Recently, the International Agency of Research into Cancer (IARC), a body affiliated with the World Health Organization (WHO) announced that red meat is “probably carcinogenic to humans” and that processed meat is “carcinogenic to humans.” These findings have been widely reported, with misleading headlines comparing eating meat to smoking in terms of cancer risk.
However, these headlines are entirely alarmist and rather off base, for two reasons.
Firstly, the IARC classifies things as carcinogenic based on the confidence in the evidence for a carcinogenic effect, and not on the magnitude of that effect. For example, the IARC would classify something as “carcinogenic” if a number of studies were in very good agreement and suggested an increase in cancer risk, even if the actual rise in cancer risk were quite small — say, one percent. Therefore, within the IARC’s “carcinogenic” category, things like smoking (high risk behavior) and eating processed meat (relatively low risk behavior) get inappropriately lumped together; consumers have no way of knowing based on the IARC’s classification scheme whether something that is “carcinogenic” is truly risky or not.
Professor David Philips, an expert in cancer risk at Cancer Research UK, has been quoted in the Cancer Research UK Science Blog saying that the “IARC does ‘hazard identification,’ not ‘risk assessment.’
Philips provides the analogy of banana skins. Banana skins certainly cause accidents, but banana peel slips and the resulting injuries are relatively rare. The injuries you would sustain also would not be too severe, in most cases: perhaps a bump or a bruise. Cars also cause accidents; obviously, these accidents pose a major risk of bodily harm. However, under the IARC hazard identification system, banana skins and cars would both be categorized the same, in a category called “causing accidents” — the frequency and severity of the accidents does not get taken into account.

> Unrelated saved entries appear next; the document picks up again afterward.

This design comes from an exercise in tuning for small area on the open sky130 flow, not from production work. Only simulation tests tie the RTL to the original design; equivalence was not proved. Power is estimated from default activity; no workload was simulated.

File: config.mk
export PLATFORM = sky130hd
export DESIGN_NAME = tc_pcie_block_align_gen1_2_80bit
export DESIGN_NICKNAME = tc_pcie_block_align_gen1_2_80bit
export VERILOG_FILES = /design/flow/design.v
export SDC_FILE = /design/flow/constraint.sdc
export NUM_CORES = 4
export LEC_CHECK = 0
export CAP_MARGIN = 20
export CORE_MARGIN = 2
export CORE_UTILIZATION = 70
export SLEW_MARGIN = 20
export SYNTH_HIERARCHICAL = 1
File: constraint.sdc
create_clock -name core_clock -period 5.0 [get_ports {rxclk_i}]
set_input_delay 1.0000 -clock core_clock [delete_from_list [all_inputs] [get_ports {rxclk_i}]]
set_output_delay 1.0000 -clock core_clock [all_outputs]
set_load 0.01 [all_outputs]
File: design.v
module tc_pcie_block_align_gen1_2_80bit
(
input          rxclk_i,
input          reset_n_i,
input  [79:0]  rxdata_pma_i,
input          blockalign_enable_i,
output [79:0]  aligned_rxdata_o,
output         rxdata_valid_o
);
localparam logic [9:0] TC_PCIE_COM = 10'h1bc;
logic [79:0] p_r, a_r, b_r, c_r, d_r;
logic        en1_r, en2_r;
always @(posedge rxclk_i) begin
   p_r   <= rxdata_pma_i;
   a_r   <= p_r;
   b_r   <= a_r;
   c_r   <= b_r;
   d_r   <= c_r;
   en1_r <= blockalign_enable_i;
   en2_r <= en1_r;
end
logic [4:0] vld_r;
wire        vc = vld_r[3];
wire        vd = vld_r[4];
wire [159:0] win = {c_r, d_r};
logic [79:0] det;
genvar i;
generate
   for (i = 0; i < 78; i = i + 1) begin : DET_LO
      assign det[i] = vd & (win[i +: 10] == TC_PCIE_COM);
   end
   for (i = 78; i < 80; i = i + 1) begin : DET_HI
      assign det[i] = vc & (win[80 +: (i - 70)] == TC_PCIE_COM[9:(80 - i)]) &
                      (~vd | (win[i +: (80 - i)] == TC_PCIE_COM[(79 - i):0]));
   end
endgenerate
logic [8:0] g_any;
logic [8:0] g_c1, g_c2, g_d1, g_d2;
generate
   for (i = 0; i < 9; i = i + 1) begin : GRP
      wire [8:0] gd = (i == 8) ? {1'b0, det[79:72]} : det[9*i +: 9];
      wire c0 = gd[0] | gd[1] | gd[2];
      assign g_c1[i] = gd[3] | gd[4] | gd[5];
      assign g_c2[i] = gd[6] | gd[7] | gd[8];
      assign g_d1[i] = gd[1] | gd[4] | gd[7];
      assign g_d2[i] = gd[2] | gd[5] | gd[8];
      assign g_any[i] = c0 | g_c1[i] | g_c2[i];
   end
endgenerate
logic [8:0] g_none_before;
logic [8:0] g_first;
assign g_none_before[0] = 1'b1;
generate
   for (i = 1; i < 9; i = i + 1) begin : NB
      assign g_none_before[i] = g_none_before[i-1] & ~g_any[i-1];
   end
endgenerate
assign g_first = g_any & g_none_before;
wire found = |g_any;
wire na1 = |g_first[5:3];
wire na2 = |g_first[8:6];
wire nb1 = g_first[1] | g_first[4] | g_first[7];
wire nb2 = g_first[2] | g_first[5] | g_first[8];
wire nc1 = |(g_c1 & g_none_before);
wire nc2 = |(g_c2 & g_none_before);
wire nd1 = |(g_d1 & g_none_before);
wire nd2 = |(g_d2 & g_none_before);
logic [7:0] ofs_r;
logic       valid_r;
always @(posedge rxclk_i or negedge reset_n_i) begin
   if (~reset_n_i) begin
      vld_r   <= 5'b0;
      ofs_r   <= 8'b0;
      valid_r <= 1'b0;
   end else begin
      vld_r   <= {vld_r[3:0], 1'b1};
      if (found)
         ofs_r <= {na2, na1, nb2, nb1, nc2, nc1, nd2, nd1};
      valid_r <= rxdata_valid_o;
   end
end
assign rxdata_valid_o = valid_r | (found & en2_r);
wire sa1 = ofs_r[6], sa2 = ofs_r[7], sa0 = ~(sa1 | sa2);
wire sb1 = ofs_r[4], sb2 = ofs_r[5], sb0 = ~(sb1 | sb2);
wire sc1 = ofs_r[2] & vd, sc2 = ofs_r[3] & vd, sc0 = ~(ofs_r[2] | ofs_r[3]) & vd;
wire sd1 = ofs_r[0], sd2 = ofs_r[1], sd0 = ~(sd1 | sd2);
wire [213:0] w0 = {55'b0, win[158:0]};
logic [105:0] s1n;
logic [87:0]  s2;
logic [81:0]  s3n;
logic [79:0]  s4;
generate
   for (i = 0; i < 106; i = i + 1) begin : ST1
      ba_aoi222 u (.s0(sa0), .s1(sa1), .s2(sa2), .x0(w0[i]), .x1(w0[i+27]), .x2(w0[i+54]), .y(s1n[i]));
   end
   for (i = 0; i < 88; i = i + 1) begin : ST2
      ba_aoi222 u (.s0(sb0), .s1(sb1), .s2(sb2), .x0(s1n[i]), .x1(s1n[i+9]), .x2(s1n[i+18]), .y(s2[i]));
   end
   for (i = 0; i < 82; i = i + 1) begin : ST3
      ba_aoi222 u (.s0(sc0), .s1(sc1), .s2(sc2), .x0(s2[i]), .x1(s2[i+3]), .x2(s2[i+6]), .y(s3n[i]));
   end
   for (i = 0; i < 80; i = i + 1) begin : ST4
      ba_aoi222 u (.s0(sd0), .s1(sd1), .s2(sd2), .x0(s3n[i]), .x1(s3n[i+1]), .x2(s3n[i+2]), .y(s4[i]));
   end
endgenerate
assign aligned_rxdata_o = s4;
endmodule
module ba_aoi222 (
input  s0, s1, s2,
input  x0, x1, x2,
output y
);
assign y = ~((s0 & x0) | (s1 & x1) | (s2 & x2));
endmodule
File: run.sh
#!/bin/bash
# synth_recipe.tcl (not shown) runs the flow's synth.tcl, then flattens the netlist and writes it again
# the make line also repeats each setting of config.mk as NAME=value (left out here)
make -C /OpenROAD-flow-scripts/flow DESIGN_CONFIG=/design/flow/config.mk WORK_HOME=/design/flow/orfs CLKGATE_MAP_FILE= SYNTH_SCRIPT=/design/flow/synth_recipe.tcl finish
==> run summary <==
-- logic make-up after synthesis --
logic type	synth area share, %
buffers and inverters	0.7101
flip-flops	55.42
AND/OR/NAND/NOR	16.32
other	0.04956
AO/OA/AOI/OAI	27.50
-- synthesized netlist by cell type, types with 5 or more instances --
cell | count | share of area [%]
nand4_1 | 21 | 0.87
nor4b_1 | 13 | 0.75
nand3b_1 | 26 | 1.3
dfrtp_1 | 14 | 2.3
and4b_1 | 8 | 0.53
dfxtp_1 | 402 | 53
nand4bb_1 | 7 | 0.52
o21ai_0 | 18 | 0.59
clkbuf_1 | 5 | 0.12
nor2b_1 | 9 | 0.37
nor3b_1 | 7 | 0.35
nor3_1 | 26 | 0.86
or4_1 | 13 | 0.64
nand2_1 | 28 | 0.69
o21a_1 | 5 | 0.25
nor4bb_1 | 8 | 0.53
a211oi_1 | 5 | 0.25
nor4_1 | 39 | 1.6
nand4b_1 | 29 | 1.7
nand2b_1 | 33 | 1.4
or3b_2 | 5 | 0.29
nor2_1 | 37 | 0.92
nand3_1 | 9 | 0.30
or3_1 | 6 | 0.25
a21oi_1 | 18 | 0.59
a222oi_1 | 356 | 24
inv_1 | 5 | 0.12
or2_2 | 7 | 0.29
-- worst min path at each step --
stage                    to  cells past startpoint
floorplan            a_r[0]                      0
global placement     b_r[0]                      0
detailed placement  a_r[16]                      0
CTS                 a_r[70]                      0
-- Yosys stat by module (local to each module, per instance) --
module / cell area, µm² / flops+latches / times used
tc_pcie_block_align_gen1_2_80bit: 11590 / 416 / 1
ba_aoi222: 10.01 / 0 / 356
-- power by group through the flow --
stage               Combinational, mW  Clock (mW)  Sequential, mW
floorplan                        3.07           0            4.07
global placement                 5.79           0            3.82
detailed placement               5.95           0            3.83
CTS                              6.50        3.13            3.77
-- routing by layer --
metal | global-route usage, % | overflow
met1 | 77.39 | 0
met2 | 90.95 | 7
met3 | 65.30 | 1
met5 | 30.68 | 1
met4 | 76.17 | 19
-- timing repair --
action	in CTS
pin swaps	19
buffers inserted	26
setup endpoints to repair	18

Secondly, as alluded to earlier, the actual risk associated with eating processed meat is rather small, even if confidence in the data is very high. One of the really shocking findings reported by the IARC is that people who eat the most processed meat have a 17% greater chance of developing colorectal (bowel) cancer. That sounds really scary! But, it is important to remember the difference between a relative risk (17% greater) and absolute risk (the actual chance you have of developing a certain condition). For colorectal cancer, the baseline risk is something like 56 cases per 1000 individuals in those who eat the least amount of processed meat. For those who eat the most processed meat, a risk 17% higher means that 66 of every 1000 individuals will get colorectal cancer in this group.
Of course, people’s risk tolerances will vary, but I would not make sweeping changes in my diet based on such a small change in absolute risk. Keep in mind the risks are even lower for individuals who eat moderate amounts of red and processed meats — the 17% number only applies to those individuals who consumed the most processed meat. If you are consuming red meat and processed meat in moderation, it is likely perfectly safe for you to continue doing so. However, you should consult your doctor or a nutritionist before considering any major dietary change.